GIVEN ENTRIES:
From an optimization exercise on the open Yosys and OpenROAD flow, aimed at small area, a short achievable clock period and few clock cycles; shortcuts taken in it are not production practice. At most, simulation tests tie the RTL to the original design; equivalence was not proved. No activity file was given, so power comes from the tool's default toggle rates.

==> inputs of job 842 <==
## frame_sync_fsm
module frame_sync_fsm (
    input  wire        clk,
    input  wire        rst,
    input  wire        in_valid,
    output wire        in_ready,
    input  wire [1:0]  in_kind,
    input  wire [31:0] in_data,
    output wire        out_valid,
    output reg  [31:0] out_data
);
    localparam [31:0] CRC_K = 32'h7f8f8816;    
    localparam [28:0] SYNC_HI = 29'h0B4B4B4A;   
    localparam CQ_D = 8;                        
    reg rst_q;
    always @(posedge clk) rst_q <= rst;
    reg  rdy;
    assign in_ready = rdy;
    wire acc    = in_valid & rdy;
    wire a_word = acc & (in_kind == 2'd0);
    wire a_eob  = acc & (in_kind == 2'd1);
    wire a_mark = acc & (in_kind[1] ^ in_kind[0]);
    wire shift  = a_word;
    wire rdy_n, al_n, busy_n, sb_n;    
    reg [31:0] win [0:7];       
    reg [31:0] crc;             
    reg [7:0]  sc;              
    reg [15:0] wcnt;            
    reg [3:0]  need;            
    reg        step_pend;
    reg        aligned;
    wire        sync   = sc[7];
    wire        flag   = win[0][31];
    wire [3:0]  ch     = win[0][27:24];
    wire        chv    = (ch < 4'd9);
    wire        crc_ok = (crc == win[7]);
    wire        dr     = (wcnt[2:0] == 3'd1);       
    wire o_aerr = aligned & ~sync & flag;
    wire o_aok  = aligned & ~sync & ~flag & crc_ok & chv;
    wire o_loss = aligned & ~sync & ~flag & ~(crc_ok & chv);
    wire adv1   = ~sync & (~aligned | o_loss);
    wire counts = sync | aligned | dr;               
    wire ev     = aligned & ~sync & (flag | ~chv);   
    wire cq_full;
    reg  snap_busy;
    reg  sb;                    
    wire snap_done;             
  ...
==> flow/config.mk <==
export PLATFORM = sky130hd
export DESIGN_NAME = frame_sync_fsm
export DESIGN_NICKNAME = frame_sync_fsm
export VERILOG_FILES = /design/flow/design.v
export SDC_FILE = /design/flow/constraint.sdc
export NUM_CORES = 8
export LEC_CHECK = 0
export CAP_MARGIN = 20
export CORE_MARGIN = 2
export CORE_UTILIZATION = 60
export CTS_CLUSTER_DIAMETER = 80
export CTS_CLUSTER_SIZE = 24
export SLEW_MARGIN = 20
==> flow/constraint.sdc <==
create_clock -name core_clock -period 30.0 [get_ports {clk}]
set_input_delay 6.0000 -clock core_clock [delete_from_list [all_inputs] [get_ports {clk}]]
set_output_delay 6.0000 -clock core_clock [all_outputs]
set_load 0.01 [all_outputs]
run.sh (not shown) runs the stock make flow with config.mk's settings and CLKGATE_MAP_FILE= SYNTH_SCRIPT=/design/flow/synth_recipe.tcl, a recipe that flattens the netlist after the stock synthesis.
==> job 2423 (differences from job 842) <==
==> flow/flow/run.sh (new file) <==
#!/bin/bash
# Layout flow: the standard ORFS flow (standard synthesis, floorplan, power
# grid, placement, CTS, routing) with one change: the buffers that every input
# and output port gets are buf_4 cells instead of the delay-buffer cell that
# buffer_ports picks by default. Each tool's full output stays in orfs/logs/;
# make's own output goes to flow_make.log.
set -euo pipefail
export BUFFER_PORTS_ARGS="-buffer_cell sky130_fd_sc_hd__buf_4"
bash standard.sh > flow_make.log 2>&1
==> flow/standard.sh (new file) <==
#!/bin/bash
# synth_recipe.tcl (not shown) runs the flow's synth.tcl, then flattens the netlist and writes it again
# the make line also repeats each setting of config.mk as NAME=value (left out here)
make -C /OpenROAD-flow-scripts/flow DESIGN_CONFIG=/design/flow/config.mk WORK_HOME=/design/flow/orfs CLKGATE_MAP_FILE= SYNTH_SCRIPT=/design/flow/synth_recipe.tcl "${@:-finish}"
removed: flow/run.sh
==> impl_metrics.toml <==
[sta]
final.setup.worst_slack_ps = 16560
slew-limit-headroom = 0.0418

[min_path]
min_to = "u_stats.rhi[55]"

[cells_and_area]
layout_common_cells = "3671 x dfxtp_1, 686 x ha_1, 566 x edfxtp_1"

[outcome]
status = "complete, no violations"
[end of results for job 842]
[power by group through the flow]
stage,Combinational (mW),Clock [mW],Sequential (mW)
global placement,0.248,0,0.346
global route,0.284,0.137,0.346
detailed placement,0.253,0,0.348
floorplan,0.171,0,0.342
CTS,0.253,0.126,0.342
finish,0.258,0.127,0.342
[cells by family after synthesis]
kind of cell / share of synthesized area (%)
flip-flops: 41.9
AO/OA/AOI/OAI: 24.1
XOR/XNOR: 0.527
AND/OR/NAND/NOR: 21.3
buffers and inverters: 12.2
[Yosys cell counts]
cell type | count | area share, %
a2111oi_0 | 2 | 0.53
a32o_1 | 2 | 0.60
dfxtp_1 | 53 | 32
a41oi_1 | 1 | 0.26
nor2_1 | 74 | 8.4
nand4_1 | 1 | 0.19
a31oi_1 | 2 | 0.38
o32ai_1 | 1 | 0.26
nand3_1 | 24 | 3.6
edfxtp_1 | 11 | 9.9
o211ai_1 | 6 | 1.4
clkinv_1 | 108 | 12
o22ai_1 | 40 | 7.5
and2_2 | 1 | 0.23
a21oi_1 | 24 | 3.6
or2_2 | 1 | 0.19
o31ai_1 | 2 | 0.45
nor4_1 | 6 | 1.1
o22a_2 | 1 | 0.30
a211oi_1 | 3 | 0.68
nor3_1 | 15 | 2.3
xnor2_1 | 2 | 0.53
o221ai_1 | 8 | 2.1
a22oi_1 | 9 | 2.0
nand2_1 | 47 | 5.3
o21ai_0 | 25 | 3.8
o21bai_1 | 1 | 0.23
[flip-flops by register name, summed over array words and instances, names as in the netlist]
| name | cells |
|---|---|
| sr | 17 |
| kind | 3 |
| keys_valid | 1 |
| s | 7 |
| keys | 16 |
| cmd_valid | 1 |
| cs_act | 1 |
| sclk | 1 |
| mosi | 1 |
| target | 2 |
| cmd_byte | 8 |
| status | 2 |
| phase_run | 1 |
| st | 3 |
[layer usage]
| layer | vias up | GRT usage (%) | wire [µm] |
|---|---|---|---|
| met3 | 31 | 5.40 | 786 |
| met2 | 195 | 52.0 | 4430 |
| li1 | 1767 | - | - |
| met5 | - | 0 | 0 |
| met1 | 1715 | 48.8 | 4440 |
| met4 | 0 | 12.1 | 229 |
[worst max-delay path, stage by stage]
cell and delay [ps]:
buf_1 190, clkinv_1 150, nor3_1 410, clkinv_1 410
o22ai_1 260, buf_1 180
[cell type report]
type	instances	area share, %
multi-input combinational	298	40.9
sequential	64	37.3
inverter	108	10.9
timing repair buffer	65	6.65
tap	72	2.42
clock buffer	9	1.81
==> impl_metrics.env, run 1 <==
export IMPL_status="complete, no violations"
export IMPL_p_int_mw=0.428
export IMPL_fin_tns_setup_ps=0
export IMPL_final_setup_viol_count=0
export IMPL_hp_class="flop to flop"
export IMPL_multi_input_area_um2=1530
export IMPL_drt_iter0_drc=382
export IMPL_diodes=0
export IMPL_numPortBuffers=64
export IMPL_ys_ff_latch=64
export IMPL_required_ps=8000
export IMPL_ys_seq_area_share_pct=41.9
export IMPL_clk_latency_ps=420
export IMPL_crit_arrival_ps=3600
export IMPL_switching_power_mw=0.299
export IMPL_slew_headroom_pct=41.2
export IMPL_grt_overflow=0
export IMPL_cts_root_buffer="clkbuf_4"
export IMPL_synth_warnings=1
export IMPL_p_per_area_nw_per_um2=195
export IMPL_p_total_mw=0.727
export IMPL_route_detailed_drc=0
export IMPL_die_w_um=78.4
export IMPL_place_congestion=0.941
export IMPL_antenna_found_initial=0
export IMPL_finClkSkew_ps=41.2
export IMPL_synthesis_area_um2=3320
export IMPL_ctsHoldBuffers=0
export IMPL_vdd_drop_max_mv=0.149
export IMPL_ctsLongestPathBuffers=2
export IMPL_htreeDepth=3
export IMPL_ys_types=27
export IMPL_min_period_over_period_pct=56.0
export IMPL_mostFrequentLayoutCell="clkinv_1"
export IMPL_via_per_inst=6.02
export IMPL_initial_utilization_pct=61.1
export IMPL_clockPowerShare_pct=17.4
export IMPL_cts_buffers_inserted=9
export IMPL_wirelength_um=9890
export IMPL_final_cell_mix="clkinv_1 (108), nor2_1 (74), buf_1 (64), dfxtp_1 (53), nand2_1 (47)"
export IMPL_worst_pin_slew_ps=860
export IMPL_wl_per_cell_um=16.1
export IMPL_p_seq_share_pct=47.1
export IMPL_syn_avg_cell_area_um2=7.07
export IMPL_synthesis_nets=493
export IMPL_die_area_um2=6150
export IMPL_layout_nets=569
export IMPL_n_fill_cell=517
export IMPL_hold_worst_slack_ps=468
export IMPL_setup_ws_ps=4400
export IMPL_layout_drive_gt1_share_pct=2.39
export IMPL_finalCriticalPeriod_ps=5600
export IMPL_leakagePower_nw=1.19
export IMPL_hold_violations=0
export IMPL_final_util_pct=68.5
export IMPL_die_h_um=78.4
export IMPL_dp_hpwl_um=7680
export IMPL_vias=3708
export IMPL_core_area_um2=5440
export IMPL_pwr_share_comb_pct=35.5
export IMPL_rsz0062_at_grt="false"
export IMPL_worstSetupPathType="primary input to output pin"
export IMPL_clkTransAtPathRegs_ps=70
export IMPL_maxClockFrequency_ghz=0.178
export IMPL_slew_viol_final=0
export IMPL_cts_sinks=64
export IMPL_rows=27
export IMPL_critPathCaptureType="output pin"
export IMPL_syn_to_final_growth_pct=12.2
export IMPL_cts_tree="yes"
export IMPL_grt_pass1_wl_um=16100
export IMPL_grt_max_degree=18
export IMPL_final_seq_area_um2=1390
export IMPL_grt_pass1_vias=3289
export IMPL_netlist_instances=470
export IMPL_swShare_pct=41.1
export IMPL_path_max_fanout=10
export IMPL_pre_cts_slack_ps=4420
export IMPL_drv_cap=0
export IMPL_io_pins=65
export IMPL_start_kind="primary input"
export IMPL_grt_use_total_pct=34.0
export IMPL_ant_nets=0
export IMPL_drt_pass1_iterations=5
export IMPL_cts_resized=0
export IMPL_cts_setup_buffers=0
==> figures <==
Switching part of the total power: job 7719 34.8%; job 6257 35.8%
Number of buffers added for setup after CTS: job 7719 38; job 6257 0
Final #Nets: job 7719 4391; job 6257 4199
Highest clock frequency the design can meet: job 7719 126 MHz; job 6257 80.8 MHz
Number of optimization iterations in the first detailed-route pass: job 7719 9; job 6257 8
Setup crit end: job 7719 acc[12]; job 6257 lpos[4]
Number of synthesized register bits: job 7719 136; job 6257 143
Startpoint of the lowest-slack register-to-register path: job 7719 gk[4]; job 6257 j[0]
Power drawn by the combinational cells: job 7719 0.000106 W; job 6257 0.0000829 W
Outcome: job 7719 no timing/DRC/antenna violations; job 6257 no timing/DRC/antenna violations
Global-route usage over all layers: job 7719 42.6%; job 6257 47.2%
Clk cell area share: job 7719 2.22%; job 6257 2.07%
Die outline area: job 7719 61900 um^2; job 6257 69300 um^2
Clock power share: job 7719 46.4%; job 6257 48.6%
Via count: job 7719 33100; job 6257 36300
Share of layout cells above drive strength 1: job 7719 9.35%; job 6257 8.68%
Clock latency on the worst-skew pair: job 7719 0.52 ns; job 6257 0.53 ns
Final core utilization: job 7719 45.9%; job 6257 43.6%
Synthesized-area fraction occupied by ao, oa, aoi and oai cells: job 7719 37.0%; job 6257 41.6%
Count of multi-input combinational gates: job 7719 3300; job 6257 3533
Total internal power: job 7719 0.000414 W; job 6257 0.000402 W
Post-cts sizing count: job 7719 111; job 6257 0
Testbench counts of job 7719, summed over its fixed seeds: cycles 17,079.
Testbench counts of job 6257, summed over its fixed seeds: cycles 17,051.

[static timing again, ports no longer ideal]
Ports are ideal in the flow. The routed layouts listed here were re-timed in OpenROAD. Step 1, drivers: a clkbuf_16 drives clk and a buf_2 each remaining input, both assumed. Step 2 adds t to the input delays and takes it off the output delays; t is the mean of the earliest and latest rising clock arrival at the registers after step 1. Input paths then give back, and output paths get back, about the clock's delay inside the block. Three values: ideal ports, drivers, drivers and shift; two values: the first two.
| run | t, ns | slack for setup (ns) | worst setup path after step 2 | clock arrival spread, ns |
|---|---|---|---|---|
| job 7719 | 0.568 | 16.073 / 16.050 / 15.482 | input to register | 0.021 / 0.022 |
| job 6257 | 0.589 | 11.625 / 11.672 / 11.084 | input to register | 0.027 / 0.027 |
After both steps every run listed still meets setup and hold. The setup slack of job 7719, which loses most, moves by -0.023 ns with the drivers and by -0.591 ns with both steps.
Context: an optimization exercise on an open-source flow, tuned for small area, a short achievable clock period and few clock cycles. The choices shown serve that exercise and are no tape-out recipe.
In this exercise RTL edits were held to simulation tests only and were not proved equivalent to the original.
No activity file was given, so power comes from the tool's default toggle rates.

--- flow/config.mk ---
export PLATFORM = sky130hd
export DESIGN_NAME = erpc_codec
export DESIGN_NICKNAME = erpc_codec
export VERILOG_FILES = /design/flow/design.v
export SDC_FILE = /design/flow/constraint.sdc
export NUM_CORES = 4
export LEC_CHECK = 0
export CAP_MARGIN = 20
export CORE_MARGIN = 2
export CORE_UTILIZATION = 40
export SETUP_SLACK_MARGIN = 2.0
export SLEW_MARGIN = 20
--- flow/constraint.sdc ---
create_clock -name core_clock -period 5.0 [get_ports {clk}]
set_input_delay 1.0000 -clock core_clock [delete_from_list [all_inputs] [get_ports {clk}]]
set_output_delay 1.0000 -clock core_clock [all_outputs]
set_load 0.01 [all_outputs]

EXERCISE: Please give an exact copy of the entries above, from the line with "[power by group through the flow]" down to the line with "xnor2_1 | 2 | 0.53", inclusive, and nothing else.

TASK RESULT:
[power by group through the flow]
stage,Combinational (mW),Clock [mW],Sequential (mW)
global placement,0.248,0,0.346
global route,0.284,0.137,0.346
detailed placement,0.253,0,0.348
floorplan,0.171,0,0.342
CTS,0.253,0.126,0.342
finish,0.258,0.127,0.342
[cells by family after synthesis]
kind of cell / share of synthesized area (%)
flip-flops: 41.9
AO/OA/AOI/OAI: 24.1
XOR/XNOR: 0.527
AND/OR/NAND/NOR: 21.3
buffers and inverters: 12.2
[Yosys cell counts]
cell type | count | area share, %
a2111oi_0 | 2 | 0.53
a32o_1 | 2 | 0.60
dfxtp_1 | 53 | 32
a41oi_1 | 1 | 0.26
nor2_1 | 74 | 8.4
nand4_1 | 1 | 0.19
a31oi_1 | 2 | 0.38
o32ai_1 | 1 | 0.26
nand3_1 | 24 | 3.6
edfxtp_1 | 11 | 9.9
o211ai_1 | 6 | 1.4
clkinv_1 | 108 | 12
o22ai_1 | 40 | 7.5
and2_2 | 1 | 0.23
a21oi_1 | 24 | 3.6
or2_2 | 1 | 0.19
o31ai_1 | 2 | 0.45
nor4_1 | 6 | 1.1
o22a_2 | 1 | 0.30
a211oi_1 | 3 | 0.68
nor3_1 | 15 | 2.3
xnor2_1 | 2 | 0.53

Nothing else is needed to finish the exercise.